#### [WORK REQUIRED]
The lines to copy are those with "operands" in them. Pull each one from the entries below.

(Saved data entries)
▼▼▼

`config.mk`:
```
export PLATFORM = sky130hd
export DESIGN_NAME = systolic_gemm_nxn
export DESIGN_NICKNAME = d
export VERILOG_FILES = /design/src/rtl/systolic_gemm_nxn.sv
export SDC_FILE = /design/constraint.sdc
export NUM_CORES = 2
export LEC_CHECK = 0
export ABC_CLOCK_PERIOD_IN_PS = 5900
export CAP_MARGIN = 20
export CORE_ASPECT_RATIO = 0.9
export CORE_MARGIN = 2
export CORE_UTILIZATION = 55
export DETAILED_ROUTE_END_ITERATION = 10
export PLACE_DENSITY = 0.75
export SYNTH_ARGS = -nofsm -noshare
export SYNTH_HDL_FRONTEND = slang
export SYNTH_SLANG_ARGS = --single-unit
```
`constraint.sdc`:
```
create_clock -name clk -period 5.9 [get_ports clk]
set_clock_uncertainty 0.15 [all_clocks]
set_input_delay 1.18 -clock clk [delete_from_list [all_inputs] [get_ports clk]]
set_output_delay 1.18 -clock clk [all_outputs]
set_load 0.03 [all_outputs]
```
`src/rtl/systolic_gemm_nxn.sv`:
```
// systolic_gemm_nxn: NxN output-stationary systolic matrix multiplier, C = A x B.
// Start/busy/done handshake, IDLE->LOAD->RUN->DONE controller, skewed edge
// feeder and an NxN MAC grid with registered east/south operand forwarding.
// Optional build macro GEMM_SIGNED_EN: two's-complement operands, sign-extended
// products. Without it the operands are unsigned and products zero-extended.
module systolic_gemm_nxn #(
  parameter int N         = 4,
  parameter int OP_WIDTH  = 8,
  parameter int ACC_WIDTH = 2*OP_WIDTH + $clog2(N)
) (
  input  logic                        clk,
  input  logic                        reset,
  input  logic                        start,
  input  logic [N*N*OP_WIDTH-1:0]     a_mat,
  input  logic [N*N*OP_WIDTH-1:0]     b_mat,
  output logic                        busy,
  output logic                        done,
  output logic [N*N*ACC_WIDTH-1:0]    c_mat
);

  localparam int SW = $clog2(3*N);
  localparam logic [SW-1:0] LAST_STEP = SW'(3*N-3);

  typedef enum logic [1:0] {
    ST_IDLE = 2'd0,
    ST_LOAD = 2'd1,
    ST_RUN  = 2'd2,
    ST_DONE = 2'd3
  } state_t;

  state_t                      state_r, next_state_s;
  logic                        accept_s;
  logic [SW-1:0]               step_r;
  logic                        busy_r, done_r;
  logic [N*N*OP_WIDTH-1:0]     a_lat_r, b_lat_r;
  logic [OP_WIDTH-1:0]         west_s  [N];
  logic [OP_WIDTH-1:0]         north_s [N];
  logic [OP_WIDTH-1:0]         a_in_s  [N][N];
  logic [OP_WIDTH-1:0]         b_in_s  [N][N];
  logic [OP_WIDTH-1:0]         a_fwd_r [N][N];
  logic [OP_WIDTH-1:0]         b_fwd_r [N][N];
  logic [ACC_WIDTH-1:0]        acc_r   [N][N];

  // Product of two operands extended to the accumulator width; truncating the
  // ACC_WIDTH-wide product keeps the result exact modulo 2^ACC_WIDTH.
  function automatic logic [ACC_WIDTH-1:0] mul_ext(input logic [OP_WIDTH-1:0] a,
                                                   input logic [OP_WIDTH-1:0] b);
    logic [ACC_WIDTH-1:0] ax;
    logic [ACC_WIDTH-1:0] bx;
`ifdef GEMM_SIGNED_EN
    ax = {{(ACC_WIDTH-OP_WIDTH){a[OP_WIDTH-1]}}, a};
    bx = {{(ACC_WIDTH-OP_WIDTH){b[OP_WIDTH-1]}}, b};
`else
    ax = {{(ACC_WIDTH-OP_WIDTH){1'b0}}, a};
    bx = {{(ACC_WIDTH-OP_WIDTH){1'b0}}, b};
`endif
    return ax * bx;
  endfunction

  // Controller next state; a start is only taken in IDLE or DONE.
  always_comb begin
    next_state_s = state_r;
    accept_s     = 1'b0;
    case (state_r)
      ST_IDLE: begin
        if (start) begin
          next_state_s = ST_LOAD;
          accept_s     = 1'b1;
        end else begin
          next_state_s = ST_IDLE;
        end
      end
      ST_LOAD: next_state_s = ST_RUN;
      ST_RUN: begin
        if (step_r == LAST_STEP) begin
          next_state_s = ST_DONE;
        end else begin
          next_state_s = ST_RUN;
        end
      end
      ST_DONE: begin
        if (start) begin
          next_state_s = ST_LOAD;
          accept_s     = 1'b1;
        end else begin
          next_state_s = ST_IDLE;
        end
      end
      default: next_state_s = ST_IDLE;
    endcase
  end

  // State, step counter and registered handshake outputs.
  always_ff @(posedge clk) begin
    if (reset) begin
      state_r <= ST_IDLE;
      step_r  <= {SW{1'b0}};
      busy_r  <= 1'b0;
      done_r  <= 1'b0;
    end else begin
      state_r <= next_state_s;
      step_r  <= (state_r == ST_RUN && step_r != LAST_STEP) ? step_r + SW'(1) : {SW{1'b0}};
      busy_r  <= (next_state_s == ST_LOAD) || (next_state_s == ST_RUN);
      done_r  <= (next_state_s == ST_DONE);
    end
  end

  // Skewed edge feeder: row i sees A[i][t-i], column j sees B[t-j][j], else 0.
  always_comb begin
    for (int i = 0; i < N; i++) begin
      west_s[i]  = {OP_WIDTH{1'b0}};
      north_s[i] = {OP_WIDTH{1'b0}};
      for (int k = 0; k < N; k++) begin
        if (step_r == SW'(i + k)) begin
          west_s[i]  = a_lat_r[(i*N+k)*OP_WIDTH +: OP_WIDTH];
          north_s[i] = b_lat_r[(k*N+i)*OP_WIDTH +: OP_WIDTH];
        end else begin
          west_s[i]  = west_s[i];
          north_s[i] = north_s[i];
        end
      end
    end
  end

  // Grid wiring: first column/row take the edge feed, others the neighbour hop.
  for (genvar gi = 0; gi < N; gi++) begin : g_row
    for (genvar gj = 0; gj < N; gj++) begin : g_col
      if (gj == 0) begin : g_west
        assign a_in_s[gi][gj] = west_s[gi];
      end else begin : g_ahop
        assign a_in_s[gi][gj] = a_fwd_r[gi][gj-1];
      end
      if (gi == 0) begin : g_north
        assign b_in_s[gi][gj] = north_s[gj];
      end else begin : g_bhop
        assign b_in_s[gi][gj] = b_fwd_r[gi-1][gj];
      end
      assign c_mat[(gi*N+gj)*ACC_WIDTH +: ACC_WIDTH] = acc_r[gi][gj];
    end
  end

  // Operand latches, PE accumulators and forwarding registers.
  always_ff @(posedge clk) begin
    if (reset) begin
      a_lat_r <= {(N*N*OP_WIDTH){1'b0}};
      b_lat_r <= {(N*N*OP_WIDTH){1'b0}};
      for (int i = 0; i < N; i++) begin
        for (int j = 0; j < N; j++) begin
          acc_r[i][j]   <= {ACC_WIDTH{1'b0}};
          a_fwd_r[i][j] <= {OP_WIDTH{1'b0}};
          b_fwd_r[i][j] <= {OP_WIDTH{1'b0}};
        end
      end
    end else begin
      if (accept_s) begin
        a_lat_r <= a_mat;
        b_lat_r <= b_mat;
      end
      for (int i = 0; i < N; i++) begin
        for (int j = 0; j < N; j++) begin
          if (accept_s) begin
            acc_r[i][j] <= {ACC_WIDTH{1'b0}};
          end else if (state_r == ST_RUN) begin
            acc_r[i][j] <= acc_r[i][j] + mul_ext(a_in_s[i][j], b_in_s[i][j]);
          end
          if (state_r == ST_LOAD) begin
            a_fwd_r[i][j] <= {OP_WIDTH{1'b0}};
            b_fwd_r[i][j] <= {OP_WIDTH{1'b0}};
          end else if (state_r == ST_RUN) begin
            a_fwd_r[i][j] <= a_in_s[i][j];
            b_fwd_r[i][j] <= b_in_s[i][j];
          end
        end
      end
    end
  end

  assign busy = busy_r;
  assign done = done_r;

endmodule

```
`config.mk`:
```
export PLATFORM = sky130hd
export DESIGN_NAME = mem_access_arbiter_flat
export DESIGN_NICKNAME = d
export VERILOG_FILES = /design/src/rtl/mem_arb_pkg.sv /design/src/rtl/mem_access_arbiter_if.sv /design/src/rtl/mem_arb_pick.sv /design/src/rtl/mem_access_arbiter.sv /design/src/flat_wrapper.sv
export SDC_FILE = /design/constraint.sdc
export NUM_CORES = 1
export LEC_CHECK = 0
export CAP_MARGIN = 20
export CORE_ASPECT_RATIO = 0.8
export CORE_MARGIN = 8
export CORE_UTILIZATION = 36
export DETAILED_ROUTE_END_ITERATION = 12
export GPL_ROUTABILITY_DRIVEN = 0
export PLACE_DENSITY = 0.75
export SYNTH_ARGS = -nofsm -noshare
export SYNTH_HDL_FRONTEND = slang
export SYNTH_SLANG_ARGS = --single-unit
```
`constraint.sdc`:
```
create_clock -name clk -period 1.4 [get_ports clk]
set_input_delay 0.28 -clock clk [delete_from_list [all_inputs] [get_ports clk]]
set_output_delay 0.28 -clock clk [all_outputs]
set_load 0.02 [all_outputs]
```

▲▲▲

#### [ANSWER TO THIS TASK]
// Optional build macro GEMM_SIGNED_EN: two's-complement operands, sign-extended
// products. Without it the operands are unsigned and products zero-extended.
  // Product of two operands extended to the accumulator width; truncating the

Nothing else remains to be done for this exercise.